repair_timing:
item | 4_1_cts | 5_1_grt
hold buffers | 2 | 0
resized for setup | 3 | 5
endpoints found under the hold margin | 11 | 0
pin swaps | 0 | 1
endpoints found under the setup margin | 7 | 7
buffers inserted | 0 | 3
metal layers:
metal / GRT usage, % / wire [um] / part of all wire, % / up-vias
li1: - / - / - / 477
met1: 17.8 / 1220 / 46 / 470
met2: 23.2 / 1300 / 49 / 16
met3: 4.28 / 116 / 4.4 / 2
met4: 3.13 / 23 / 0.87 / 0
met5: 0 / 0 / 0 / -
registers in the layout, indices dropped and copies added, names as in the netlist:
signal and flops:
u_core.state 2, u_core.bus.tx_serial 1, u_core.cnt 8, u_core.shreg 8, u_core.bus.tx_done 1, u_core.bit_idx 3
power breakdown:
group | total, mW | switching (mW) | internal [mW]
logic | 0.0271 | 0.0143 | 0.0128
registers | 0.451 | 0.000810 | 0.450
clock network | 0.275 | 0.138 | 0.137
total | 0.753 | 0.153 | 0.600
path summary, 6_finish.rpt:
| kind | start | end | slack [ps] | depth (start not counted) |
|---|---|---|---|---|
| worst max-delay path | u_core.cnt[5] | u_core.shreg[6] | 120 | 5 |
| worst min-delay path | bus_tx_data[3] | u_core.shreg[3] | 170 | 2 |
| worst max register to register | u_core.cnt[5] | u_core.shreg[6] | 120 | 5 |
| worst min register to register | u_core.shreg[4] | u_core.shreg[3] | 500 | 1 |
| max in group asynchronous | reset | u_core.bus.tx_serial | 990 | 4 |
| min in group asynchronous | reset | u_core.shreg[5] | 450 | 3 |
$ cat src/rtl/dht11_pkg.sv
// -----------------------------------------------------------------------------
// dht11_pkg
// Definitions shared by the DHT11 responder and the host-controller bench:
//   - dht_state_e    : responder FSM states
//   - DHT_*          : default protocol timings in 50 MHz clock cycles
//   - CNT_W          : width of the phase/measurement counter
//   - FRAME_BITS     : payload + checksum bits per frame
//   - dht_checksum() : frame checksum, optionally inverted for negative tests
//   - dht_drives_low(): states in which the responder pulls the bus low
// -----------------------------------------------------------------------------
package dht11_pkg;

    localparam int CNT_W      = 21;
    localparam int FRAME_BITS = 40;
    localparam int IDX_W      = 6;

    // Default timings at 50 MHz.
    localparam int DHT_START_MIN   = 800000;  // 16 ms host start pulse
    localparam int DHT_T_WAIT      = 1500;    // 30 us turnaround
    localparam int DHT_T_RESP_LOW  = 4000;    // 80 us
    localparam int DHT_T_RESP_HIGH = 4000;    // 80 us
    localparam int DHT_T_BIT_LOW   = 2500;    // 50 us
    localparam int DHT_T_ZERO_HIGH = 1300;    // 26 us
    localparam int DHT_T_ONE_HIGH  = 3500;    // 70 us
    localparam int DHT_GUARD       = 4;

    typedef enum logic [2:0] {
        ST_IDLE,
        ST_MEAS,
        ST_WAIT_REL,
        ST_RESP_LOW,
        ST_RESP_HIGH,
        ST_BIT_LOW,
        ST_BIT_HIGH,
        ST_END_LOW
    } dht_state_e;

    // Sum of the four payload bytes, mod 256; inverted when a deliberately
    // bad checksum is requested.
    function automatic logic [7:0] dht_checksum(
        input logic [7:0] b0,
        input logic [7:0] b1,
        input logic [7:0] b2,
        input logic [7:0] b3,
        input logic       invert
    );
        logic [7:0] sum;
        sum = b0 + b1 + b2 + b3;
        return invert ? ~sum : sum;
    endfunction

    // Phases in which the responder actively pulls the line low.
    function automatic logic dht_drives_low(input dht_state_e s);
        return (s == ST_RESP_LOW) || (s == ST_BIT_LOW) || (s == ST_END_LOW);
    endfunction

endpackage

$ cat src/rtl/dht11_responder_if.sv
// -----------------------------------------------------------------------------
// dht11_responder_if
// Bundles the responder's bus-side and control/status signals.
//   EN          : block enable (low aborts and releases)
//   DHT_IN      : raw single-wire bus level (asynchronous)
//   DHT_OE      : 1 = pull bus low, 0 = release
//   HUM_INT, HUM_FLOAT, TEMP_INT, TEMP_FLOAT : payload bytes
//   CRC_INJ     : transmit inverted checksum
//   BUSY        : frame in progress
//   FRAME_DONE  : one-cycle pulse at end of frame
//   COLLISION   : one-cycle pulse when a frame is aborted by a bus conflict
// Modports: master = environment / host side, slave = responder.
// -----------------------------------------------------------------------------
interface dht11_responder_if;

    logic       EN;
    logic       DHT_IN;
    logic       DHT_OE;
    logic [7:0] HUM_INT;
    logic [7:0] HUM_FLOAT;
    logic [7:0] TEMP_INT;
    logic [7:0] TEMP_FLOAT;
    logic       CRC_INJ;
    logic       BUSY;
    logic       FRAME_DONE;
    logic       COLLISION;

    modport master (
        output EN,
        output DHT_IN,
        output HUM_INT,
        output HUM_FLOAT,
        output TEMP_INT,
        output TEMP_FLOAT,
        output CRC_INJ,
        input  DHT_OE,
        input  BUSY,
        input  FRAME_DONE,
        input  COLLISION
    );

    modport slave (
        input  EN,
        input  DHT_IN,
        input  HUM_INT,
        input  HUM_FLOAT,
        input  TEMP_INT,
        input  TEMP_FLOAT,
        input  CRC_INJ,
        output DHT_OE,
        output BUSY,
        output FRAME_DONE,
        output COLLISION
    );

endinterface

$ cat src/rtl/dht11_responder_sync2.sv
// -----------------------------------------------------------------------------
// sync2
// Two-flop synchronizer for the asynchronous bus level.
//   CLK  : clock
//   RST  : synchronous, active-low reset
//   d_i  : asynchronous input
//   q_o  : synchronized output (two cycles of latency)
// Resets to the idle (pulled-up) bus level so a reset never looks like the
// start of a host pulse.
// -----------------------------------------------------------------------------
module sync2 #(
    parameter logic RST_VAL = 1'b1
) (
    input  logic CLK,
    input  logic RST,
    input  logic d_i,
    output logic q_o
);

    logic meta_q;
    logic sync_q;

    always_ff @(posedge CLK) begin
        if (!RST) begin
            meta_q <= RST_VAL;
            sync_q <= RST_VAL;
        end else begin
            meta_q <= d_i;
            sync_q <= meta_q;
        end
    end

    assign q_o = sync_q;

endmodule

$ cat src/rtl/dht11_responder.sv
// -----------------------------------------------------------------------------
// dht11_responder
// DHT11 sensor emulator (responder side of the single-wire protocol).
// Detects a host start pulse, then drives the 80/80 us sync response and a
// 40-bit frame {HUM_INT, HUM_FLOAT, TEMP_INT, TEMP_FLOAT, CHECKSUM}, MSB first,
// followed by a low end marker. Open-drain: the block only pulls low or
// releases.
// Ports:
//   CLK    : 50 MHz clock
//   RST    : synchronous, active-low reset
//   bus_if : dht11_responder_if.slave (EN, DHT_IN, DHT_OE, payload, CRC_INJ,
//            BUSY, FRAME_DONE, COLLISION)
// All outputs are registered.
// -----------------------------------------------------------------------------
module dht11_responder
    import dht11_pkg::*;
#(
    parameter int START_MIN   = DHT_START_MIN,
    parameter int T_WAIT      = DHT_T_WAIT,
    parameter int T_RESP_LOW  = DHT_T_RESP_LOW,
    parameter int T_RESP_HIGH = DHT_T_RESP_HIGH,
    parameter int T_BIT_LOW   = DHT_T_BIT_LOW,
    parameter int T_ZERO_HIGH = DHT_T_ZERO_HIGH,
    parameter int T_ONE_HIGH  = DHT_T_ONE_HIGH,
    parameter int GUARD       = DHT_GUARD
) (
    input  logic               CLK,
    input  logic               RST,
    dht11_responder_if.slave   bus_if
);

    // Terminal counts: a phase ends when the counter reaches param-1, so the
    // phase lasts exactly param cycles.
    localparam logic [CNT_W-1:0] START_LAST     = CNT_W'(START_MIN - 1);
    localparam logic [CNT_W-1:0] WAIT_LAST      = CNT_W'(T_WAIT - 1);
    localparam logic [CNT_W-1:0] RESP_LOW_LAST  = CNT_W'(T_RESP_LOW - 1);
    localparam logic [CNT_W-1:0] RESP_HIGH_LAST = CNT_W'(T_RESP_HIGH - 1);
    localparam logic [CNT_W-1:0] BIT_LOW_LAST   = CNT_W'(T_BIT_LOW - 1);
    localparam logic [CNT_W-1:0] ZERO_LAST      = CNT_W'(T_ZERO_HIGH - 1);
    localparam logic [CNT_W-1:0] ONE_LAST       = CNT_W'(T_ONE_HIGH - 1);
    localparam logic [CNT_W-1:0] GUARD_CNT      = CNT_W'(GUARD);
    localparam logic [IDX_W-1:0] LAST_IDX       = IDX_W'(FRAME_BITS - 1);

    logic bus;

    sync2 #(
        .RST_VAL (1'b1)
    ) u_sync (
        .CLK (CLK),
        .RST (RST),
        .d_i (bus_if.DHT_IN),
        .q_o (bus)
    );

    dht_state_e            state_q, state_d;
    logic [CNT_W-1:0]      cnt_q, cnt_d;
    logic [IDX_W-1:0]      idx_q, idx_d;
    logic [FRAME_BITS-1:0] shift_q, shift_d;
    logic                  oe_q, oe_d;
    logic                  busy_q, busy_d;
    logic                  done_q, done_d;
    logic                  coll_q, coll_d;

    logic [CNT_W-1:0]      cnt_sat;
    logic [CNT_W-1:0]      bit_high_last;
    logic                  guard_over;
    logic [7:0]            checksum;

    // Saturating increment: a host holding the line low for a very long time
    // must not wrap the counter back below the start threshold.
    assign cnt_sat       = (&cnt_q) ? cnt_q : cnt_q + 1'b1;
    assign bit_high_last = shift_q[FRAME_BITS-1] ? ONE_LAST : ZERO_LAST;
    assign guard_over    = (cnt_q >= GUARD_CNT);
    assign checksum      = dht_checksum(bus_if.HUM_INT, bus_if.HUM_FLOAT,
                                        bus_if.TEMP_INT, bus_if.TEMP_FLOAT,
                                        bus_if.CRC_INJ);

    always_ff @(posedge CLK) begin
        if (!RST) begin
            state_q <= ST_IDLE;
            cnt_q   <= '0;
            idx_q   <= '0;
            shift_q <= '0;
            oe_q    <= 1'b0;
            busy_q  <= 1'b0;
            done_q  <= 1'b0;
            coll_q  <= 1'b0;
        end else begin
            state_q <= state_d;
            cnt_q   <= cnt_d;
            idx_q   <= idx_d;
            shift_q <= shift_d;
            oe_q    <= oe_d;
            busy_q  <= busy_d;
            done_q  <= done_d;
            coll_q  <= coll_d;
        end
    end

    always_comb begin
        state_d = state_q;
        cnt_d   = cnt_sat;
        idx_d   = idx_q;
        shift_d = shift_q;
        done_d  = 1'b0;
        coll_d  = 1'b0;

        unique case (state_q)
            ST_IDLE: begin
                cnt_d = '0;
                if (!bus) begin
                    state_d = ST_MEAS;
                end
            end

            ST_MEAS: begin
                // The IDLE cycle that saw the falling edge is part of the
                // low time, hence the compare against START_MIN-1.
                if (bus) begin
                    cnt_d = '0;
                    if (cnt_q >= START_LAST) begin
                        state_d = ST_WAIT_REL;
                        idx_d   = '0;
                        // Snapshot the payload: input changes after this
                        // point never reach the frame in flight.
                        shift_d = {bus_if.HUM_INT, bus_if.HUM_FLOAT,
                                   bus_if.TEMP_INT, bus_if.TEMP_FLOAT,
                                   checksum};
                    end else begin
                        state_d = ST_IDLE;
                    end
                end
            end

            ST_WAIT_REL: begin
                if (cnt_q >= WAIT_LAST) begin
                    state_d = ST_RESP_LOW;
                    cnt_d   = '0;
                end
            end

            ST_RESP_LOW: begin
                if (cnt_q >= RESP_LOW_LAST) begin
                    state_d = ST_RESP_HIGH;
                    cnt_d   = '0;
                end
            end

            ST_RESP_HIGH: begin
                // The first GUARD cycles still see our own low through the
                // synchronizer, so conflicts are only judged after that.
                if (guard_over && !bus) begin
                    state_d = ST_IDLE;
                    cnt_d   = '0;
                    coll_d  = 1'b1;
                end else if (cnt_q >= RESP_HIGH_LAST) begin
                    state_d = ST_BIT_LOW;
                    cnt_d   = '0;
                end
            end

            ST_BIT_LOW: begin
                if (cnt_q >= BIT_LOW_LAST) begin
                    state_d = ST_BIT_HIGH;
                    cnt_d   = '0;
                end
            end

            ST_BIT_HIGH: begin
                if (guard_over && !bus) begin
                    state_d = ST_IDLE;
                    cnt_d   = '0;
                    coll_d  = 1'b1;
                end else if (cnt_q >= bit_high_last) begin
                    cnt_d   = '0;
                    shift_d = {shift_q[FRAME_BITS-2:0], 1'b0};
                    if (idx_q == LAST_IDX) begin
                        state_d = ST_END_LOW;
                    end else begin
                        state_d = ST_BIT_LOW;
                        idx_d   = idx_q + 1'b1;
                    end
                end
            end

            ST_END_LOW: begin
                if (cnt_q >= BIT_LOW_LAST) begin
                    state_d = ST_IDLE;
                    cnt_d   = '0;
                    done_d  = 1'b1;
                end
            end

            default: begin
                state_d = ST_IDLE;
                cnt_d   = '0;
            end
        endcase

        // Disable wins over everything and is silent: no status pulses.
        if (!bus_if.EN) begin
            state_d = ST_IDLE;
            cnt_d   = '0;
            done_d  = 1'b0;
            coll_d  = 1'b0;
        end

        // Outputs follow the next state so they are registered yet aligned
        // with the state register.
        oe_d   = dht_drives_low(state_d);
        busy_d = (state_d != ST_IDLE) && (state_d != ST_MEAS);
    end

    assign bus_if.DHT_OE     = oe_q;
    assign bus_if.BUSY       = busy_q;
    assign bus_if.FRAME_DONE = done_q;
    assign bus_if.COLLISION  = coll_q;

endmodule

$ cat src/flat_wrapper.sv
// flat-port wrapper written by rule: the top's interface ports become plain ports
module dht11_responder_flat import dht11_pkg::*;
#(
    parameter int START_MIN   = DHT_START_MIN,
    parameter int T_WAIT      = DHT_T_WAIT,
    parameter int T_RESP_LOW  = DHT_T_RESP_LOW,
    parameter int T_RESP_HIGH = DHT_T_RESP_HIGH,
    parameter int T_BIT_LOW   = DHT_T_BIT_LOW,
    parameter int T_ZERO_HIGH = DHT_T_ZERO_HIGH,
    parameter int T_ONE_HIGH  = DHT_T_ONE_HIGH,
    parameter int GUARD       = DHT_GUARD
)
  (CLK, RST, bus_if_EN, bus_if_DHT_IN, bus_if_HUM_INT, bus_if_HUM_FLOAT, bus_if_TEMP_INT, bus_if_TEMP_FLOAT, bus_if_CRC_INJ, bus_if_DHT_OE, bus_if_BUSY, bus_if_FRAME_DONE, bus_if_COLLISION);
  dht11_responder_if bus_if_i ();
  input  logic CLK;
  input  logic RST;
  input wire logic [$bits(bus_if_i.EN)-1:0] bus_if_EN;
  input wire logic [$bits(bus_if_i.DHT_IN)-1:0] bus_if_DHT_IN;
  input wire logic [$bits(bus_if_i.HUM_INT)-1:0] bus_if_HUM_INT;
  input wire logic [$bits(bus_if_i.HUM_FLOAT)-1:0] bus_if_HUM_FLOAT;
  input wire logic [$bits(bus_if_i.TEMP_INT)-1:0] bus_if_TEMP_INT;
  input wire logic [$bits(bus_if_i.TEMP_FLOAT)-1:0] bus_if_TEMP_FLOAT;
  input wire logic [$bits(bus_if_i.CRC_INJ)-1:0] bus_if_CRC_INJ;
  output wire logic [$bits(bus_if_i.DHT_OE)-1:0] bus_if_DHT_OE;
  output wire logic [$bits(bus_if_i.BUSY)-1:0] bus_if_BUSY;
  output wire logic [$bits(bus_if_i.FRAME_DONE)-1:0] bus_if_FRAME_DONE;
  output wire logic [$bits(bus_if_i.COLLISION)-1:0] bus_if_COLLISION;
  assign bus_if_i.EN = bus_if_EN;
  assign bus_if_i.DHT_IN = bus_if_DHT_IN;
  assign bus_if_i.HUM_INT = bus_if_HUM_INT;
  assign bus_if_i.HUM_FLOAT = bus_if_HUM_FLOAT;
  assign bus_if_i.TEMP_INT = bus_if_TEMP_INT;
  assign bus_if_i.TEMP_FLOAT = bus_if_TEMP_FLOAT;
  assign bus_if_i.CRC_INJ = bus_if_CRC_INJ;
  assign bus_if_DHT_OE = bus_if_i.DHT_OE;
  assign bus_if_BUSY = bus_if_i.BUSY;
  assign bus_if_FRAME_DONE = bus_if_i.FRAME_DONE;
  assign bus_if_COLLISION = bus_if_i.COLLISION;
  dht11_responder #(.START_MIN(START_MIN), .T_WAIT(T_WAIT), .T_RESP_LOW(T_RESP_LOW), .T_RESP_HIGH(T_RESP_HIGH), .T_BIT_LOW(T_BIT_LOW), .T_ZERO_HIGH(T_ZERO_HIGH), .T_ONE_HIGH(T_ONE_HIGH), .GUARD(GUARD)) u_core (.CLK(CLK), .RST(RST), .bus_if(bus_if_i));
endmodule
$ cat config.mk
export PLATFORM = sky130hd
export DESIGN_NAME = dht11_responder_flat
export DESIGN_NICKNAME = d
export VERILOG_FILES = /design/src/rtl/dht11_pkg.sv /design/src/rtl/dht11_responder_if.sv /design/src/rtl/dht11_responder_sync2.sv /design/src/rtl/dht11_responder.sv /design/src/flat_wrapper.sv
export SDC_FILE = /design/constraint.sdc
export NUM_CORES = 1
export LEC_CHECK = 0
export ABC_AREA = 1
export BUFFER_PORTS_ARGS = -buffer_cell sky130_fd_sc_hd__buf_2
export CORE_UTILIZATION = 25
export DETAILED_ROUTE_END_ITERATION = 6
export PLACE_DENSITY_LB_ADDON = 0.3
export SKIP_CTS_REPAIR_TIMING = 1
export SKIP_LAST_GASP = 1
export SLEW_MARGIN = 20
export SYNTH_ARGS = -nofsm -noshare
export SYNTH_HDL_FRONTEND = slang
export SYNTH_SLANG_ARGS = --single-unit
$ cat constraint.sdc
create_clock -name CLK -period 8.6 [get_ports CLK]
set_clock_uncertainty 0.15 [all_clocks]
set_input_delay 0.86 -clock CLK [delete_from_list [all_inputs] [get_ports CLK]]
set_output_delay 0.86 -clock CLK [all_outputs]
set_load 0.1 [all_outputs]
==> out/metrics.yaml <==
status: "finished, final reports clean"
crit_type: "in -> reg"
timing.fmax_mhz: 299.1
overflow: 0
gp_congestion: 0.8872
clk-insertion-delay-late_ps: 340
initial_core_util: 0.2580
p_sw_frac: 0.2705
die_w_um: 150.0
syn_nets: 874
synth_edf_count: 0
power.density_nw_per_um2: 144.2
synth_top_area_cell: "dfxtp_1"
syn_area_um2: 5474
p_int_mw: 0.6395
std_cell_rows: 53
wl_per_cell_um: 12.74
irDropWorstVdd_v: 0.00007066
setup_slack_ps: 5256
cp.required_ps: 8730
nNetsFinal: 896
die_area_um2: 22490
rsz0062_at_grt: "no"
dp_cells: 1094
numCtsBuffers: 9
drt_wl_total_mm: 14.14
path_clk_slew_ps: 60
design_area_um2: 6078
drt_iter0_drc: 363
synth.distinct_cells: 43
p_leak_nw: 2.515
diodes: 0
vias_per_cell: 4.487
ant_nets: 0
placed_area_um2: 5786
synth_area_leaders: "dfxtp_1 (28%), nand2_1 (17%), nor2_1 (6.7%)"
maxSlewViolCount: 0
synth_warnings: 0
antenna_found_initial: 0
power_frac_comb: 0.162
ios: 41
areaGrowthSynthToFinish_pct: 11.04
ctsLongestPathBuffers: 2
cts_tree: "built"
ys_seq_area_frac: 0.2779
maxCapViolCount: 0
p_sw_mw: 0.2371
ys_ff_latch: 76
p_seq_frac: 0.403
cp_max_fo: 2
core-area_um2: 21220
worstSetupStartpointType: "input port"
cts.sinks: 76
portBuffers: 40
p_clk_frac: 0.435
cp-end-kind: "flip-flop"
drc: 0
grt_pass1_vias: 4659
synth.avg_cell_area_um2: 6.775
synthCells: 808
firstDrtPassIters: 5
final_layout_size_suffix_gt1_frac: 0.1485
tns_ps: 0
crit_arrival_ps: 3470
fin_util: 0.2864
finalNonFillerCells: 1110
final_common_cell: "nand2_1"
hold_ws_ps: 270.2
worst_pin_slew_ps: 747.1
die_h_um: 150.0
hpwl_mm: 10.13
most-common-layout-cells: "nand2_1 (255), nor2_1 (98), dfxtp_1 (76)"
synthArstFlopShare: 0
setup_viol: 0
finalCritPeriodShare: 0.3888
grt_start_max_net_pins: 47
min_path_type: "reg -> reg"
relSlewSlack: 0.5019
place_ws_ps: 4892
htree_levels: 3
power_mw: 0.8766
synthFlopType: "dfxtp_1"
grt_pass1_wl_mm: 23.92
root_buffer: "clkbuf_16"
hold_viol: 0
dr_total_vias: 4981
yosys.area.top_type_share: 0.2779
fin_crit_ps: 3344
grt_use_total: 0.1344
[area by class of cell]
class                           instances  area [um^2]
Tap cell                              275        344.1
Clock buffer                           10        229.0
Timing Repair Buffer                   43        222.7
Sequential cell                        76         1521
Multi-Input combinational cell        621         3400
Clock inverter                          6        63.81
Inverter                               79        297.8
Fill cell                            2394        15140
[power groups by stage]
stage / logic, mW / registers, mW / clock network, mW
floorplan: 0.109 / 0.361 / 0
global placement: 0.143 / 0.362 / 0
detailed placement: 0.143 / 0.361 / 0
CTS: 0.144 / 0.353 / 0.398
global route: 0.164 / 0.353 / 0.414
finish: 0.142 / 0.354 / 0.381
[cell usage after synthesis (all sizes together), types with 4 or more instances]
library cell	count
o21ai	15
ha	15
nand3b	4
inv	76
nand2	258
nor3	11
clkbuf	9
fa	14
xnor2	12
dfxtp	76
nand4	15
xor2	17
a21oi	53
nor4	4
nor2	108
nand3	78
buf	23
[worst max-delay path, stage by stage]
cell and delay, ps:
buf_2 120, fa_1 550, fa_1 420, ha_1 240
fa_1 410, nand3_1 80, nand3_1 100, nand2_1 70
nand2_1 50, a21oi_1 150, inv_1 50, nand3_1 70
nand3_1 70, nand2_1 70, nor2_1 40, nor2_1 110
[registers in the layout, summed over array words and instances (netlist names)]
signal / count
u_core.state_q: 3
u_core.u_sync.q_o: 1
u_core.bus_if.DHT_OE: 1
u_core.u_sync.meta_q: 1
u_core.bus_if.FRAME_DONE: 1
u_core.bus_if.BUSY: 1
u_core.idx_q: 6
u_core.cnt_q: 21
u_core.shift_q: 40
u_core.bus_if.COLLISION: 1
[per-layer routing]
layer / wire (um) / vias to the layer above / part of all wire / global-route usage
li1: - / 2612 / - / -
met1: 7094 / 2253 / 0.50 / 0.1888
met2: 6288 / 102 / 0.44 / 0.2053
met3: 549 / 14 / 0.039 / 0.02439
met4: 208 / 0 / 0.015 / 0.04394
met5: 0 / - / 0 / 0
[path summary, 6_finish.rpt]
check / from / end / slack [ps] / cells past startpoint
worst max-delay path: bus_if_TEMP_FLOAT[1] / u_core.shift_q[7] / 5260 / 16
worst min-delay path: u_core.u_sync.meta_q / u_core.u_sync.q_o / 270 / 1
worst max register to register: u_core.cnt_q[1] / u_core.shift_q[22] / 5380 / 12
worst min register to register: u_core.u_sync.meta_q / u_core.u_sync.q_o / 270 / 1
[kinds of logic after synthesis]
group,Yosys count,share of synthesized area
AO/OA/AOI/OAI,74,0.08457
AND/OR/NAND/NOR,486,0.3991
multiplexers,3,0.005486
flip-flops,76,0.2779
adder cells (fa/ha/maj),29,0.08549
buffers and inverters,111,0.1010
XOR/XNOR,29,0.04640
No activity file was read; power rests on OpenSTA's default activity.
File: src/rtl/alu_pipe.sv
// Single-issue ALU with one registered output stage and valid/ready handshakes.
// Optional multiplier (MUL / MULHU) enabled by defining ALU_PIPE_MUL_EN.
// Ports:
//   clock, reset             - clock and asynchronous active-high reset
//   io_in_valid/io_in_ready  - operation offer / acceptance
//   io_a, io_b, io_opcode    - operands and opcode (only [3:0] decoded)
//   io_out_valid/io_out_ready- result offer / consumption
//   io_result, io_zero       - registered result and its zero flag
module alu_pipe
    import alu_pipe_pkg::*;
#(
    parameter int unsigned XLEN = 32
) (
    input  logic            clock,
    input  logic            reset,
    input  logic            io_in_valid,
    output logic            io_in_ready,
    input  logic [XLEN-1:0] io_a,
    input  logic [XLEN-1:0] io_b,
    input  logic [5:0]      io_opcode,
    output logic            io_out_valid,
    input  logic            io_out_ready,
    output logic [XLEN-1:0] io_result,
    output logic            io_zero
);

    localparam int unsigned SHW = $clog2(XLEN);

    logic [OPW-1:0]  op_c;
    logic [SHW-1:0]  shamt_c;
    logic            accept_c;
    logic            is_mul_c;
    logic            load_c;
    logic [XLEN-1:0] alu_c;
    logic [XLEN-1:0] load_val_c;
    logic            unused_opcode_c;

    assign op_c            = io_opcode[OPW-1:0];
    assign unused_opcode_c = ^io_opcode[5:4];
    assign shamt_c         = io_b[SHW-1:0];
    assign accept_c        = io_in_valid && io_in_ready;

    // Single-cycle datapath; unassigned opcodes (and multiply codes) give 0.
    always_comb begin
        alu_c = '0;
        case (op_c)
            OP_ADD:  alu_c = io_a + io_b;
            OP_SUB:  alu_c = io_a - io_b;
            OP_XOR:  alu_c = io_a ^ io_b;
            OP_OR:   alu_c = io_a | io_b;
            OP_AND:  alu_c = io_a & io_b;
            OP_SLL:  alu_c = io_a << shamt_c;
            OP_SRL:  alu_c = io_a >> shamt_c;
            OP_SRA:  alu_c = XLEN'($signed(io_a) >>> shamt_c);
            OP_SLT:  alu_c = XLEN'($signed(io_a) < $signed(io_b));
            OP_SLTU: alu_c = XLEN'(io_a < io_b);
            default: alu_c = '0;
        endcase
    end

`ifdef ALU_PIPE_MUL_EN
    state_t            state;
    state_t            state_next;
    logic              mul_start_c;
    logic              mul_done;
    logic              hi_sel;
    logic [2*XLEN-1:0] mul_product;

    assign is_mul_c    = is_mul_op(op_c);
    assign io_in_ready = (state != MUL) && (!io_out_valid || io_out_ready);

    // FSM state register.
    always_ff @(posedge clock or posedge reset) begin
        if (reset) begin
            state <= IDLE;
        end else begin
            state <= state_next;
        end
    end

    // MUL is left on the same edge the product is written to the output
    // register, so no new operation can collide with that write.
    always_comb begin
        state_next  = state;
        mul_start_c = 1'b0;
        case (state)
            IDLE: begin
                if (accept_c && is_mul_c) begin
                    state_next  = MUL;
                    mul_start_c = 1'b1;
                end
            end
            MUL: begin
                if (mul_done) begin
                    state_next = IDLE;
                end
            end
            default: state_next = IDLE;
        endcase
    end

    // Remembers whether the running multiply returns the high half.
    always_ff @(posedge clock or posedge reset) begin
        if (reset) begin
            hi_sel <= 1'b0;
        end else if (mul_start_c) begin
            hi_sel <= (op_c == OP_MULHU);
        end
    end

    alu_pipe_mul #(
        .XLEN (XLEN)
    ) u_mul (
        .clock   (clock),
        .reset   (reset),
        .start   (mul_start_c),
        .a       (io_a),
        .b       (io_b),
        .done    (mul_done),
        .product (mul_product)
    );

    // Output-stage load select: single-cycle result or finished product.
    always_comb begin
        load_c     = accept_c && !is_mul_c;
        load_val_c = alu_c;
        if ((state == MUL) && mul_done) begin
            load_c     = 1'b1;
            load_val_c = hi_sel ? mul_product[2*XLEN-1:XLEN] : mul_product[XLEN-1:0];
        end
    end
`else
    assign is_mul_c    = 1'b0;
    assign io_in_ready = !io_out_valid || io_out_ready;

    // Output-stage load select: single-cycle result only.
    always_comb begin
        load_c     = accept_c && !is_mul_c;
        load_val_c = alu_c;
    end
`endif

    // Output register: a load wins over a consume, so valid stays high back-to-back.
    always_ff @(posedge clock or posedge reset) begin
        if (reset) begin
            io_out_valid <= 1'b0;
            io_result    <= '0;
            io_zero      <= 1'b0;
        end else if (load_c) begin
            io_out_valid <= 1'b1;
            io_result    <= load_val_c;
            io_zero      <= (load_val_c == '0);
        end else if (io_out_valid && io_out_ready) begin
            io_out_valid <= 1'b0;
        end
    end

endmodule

·····

# Exercise instructions
Repeat the entries above exactly, from the first line through the line containing "met1: 17.8 / 1220 / 46 / 470".

# Answer box
repair_timing:
item | 4_1_cts | 5_1_grt
hold buffers | 2 | 0
resized for setup | 3 | 5
endpoints found under the hold margin | 11 | 0
pin swaps | 0 | 1
endpoints found under the setup margin | 7 | 7
buffers inserted | 0 | 3
metal layers:
metal / GRT usage, % / wire [um] / part of all wire, % / up-vias
li1: - / - / - / 477
met1: 17.8 / 1220 / 46 / 470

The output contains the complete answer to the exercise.